DATA SUPPLIED >>
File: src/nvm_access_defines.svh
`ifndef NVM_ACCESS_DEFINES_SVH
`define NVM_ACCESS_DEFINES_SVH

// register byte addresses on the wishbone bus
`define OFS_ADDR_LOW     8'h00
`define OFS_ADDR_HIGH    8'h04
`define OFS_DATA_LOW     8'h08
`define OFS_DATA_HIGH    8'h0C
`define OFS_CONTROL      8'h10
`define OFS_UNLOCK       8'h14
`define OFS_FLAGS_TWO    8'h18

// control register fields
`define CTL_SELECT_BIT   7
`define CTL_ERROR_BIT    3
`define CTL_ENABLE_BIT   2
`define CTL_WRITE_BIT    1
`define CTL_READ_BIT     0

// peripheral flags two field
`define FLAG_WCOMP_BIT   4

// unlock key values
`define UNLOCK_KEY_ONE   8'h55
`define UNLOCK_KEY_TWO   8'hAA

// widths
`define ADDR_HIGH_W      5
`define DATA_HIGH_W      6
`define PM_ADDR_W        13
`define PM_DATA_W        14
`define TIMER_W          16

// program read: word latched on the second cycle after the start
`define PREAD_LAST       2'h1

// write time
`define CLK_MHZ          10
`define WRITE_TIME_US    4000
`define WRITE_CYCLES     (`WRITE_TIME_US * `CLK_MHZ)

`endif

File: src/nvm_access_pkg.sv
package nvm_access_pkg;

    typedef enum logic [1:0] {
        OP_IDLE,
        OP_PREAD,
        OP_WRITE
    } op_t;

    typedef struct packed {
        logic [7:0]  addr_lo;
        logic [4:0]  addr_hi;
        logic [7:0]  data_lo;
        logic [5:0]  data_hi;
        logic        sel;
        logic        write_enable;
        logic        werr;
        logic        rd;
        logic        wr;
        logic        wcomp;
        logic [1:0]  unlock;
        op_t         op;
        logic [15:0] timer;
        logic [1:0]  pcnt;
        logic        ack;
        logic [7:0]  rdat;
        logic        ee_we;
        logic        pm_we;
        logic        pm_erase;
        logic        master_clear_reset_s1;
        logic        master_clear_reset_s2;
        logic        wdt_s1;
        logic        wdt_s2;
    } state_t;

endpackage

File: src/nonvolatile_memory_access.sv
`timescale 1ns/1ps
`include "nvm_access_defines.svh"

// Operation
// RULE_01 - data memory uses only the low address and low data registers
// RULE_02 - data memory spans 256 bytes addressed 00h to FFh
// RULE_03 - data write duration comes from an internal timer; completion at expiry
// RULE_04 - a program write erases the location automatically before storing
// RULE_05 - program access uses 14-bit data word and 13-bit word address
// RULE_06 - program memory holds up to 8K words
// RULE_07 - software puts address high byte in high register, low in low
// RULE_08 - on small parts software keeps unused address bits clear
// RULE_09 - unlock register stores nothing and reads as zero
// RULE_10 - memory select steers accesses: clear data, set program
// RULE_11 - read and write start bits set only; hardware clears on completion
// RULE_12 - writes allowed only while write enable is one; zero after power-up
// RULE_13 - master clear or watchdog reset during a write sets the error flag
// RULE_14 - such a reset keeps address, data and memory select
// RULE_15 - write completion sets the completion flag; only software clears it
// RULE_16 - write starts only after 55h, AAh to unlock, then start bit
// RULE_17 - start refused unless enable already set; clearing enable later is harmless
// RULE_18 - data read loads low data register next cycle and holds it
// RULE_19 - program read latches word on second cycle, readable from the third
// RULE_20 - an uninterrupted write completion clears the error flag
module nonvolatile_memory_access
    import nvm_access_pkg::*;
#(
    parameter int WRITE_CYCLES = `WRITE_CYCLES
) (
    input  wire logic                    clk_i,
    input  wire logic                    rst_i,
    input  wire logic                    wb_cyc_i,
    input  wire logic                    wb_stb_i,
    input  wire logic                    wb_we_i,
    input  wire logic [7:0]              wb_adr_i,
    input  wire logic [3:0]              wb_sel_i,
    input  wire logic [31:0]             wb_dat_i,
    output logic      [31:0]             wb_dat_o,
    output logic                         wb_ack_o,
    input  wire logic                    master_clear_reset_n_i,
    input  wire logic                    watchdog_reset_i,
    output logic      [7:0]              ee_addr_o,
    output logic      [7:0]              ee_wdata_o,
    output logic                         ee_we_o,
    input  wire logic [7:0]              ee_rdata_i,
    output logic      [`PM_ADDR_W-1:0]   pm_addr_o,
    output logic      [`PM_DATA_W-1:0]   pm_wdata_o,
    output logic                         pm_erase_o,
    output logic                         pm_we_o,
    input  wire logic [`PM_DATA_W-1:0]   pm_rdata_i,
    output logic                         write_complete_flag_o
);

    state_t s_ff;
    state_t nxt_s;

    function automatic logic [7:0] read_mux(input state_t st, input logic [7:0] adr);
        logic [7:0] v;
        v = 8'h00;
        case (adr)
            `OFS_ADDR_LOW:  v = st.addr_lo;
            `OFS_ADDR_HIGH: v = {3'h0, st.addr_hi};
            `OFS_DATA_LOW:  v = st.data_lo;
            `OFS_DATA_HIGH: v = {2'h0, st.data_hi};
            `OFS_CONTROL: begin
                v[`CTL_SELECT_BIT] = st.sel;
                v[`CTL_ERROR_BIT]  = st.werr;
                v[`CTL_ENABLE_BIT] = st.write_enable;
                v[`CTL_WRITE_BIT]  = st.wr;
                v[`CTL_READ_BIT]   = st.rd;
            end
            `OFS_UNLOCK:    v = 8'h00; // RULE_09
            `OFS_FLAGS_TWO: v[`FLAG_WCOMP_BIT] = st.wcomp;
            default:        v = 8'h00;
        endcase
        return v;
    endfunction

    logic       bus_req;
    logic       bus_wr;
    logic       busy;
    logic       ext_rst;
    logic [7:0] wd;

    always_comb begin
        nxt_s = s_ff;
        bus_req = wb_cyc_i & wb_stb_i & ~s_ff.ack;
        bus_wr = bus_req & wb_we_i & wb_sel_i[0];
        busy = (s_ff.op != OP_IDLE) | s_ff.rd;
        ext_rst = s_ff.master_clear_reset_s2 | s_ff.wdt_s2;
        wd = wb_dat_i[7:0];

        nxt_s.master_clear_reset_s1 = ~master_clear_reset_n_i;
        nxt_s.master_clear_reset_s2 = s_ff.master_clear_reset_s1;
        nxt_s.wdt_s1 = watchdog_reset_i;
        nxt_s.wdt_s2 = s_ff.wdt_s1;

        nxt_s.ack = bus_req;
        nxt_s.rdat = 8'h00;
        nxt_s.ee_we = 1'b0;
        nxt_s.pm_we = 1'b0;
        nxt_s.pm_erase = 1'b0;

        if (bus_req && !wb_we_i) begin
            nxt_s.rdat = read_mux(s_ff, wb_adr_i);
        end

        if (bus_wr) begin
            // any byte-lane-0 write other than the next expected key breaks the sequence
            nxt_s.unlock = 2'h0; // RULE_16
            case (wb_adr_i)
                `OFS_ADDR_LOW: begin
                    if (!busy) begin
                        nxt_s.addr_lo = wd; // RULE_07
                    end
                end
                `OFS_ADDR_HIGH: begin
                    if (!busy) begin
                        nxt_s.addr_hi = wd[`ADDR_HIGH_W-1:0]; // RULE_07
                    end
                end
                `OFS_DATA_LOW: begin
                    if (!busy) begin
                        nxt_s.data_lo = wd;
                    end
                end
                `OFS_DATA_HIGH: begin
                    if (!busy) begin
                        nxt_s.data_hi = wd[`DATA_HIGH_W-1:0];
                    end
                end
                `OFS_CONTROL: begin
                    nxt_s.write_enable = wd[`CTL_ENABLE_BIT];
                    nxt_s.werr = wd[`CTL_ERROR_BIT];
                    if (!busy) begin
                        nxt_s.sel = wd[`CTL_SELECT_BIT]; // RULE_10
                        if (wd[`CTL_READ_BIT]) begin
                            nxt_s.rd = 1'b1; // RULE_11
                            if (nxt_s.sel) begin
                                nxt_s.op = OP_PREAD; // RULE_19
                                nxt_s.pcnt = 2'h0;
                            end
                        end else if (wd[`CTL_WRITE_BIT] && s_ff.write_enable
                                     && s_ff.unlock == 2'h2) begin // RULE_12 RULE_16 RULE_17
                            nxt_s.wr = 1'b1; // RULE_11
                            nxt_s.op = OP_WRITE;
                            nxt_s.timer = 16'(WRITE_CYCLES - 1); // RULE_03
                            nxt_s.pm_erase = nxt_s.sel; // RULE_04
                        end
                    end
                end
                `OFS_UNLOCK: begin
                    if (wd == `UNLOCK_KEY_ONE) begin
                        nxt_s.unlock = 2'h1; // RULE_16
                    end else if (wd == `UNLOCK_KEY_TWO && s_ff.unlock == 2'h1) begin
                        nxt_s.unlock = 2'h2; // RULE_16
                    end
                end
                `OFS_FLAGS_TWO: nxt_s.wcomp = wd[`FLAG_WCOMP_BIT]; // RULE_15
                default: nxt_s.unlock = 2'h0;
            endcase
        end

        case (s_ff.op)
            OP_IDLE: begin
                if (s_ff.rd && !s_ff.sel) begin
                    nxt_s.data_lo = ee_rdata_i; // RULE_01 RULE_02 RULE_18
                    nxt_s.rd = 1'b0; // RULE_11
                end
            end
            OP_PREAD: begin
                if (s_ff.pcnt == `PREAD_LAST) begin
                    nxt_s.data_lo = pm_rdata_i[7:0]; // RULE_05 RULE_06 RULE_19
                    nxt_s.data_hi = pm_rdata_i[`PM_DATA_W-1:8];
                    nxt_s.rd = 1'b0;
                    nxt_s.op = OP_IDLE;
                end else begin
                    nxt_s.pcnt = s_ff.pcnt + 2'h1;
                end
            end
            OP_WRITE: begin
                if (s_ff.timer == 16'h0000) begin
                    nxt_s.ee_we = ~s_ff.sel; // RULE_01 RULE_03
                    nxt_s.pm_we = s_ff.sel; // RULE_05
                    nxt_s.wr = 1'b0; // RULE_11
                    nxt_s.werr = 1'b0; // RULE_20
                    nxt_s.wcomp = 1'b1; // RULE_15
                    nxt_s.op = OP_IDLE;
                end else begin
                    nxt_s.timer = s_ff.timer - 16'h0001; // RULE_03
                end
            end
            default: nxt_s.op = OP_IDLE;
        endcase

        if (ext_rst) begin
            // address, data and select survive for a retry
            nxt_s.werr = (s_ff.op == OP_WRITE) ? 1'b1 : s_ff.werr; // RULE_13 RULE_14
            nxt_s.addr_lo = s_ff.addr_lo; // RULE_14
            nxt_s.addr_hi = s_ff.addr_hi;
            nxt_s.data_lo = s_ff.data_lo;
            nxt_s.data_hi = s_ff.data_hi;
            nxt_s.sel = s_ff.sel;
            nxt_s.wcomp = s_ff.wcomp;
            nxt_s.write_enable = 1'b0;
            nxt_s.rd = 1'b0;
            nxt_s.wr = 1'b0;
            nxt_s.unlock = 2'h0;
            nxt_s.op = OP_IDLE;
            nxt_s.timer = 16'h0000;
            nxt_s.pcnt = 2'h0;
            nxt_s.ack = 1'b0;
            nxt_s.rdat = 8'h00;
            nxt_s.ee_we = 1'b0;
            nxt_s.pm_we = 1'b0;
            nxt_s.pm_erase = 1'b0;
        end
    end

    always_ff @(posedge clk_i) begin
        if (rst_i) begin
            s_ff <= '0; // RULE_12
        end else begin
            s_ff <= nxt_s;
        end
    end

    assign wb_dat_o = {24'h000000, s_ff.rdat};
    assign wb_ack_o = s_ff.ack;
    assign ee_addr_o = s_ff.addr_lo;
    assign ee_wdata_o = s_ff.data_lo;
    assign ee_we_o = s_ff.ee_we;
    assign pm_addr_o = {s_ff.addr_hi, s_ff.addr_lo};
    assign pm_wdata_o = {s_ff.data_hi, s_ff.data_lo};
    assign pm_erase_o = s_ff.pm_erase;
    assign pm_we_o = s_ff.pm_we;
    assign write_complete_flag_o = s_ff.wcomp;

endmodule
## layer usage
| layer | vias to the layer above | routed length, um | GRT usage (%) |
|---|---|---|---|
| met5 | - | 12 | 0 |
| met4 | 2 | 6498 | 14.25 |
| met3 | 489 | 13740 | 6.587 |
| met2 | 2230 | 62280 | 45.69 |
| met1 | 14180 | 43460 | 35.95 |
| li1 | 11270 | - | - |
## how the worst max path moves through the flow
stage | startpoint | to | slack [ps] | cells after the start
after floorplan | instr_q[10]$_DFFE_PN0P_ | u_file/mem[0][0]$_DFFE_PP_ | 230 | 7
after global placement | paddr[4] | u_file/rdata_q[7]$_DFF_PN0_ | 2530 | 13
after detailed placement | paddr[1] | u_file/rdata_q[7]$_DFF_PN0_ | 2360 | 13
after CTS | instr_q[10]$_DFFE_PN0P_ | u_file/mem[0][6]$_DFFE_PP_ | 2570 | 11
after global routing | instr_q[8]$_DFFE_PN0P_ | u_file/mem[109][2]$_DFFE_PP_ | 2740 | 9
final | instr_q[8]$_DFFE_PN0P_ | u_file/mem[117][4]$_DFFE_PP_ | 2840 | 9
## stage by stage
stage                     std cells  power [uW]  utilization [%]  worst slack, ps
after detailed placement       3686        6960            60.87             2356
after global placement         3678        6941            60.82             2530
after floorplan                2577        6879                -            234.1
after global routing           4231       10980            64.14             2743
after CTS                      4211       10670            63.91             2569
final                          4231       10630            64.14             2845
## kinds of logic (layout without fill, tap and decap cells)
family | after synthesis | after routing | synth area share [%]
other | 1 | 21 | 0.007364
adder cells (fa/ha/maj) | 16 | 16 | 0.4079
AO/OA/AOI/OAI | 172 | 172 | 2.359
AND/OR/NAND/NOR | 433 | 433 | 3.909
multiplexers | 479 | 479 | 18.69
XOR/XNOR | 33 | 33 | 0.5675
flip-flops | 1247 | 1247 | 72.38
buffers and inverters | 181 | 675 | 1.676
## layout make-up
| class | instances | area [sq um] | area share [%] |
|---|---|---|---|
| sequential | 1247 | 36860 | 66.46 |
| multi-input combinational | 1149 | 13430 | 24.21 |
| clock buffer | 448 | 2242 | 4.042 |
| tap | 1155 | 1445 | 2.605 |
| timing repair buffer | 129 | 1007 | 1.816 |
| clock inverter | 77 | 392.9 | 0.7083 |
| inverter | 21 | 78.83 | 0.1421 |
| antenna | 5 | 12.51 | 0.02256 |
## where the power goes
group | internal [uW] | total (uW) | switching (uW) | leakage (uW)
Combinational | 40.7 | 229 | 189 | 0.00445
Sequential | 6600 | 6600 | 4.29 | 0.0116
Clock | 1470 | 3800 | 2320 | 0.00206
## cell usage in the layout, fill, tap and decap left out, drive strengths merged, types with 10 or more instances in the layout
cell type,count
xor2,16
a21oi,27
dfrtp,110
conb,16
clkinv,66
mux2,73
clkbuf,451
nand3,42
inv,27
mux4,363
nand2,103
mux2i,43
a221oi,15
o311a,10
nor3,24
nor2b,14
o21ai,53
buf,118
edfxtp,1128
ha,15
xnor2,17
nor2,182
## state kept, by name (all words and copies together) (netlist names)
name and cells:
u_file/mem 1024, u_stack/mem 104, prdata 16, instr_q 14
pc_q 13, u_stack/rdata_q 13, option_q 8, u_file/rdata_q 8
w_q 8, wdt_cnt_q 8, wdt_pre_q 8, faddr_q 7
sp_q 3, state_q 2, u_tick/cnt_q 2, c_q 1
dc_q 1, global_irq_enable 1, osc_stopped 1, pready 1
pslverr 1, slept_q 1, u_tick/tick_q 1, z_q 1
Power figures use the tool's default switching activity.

WHAT IS NEEDED >> From the line containing "family | after" down to the line containing "## layout make-up" in the material above, reproduce every line exactly, including the two end lines.

TASK SOLUTION >>
family | after synthesis | after routing | synth area share [%]
other | 1 | 21 | 0.007364
adder cells (fa/ha/maj) | 16 | 16 | 0.4079
AO/OA/AOI/OAI | 172 | 172 | 2.359
AND/OR/NAND/NOR | 433 | 433 | 3.909
multiplexers | 479 | 479 | 18.69
XOR/XNOR | 33 | 33 | 0.5675
flip-flops | 1247 | 1247 | 72.38
buffers and inverters | 181 | 675 | 1.676
## layout make-up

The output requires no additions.